What to work on: Below are some entries. Repeat exactly the lines from the one with "export PLATFORM = sky130hd" through the one with "export SYNTH_HDL_FRONTEND = slang", and only those.
(Raw data)
<file path="config.mk">
export PLATFORM = sky130hd
export DESIGN_NAME = spi_reg_master
export DESIGN_NICKNAME = d
export VERILOG_FILES = /design/src/rtl/spi_reg_master.sv
export SDC_FILE = /design/constraint.sdc
export NUM_CORES = 1
export LEC_CHECK = 0
export CORE_UTILIZATION = 45
export DETAILED_ROUTE_END_ITERATION = 7
export PLACE_DENSITY = 0.66
export REMOVE_ABC_BUFFERS = 1
export SLEW_MARGIN = 10
export SYNTH_ARGS = -nofsm -noshare
export SYNTH_HDL_FRONTEND = slang
export SYNTH_SLANG_ARGS = --single-unit
</file>
<file path="constraint.sdc">
create_clock -name clk_in -period 6.31 [get_ports clk_in]
set_input_delay 0.631 -clock clk_in [delete_from_list [all_inputs] [get_ports clk_in]]
set_output_delay 0.631 -clock clk_in [all_outputs]
set_load 0.01 [all_outputs]
</file>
(End Raw data)
Task result:
export PLATFORM = sky130hd
export DESIGN_NAME = spi_reg_master
export DESIGN_NICKNAME = d
export VERILOG_FILES = /design/src/rtl/spi_reg_master.sv
export SDC_FILE = /design/constraint.sdc
export NUM_CORES = 1
export LEC_CHECK = 0
export CORE_UTILIZATION = 45
export DETAILED_ROUTE_END_ITERATION = 7
export PLACE_DENSITY = 0.66
export REMOVE_ABC_BUFFERS = 1
export SLEW_MARGIN = 10
export SYNTH_ARGS = -nofsm -noshare
export SYNTH_HDL_FRONTEND = slang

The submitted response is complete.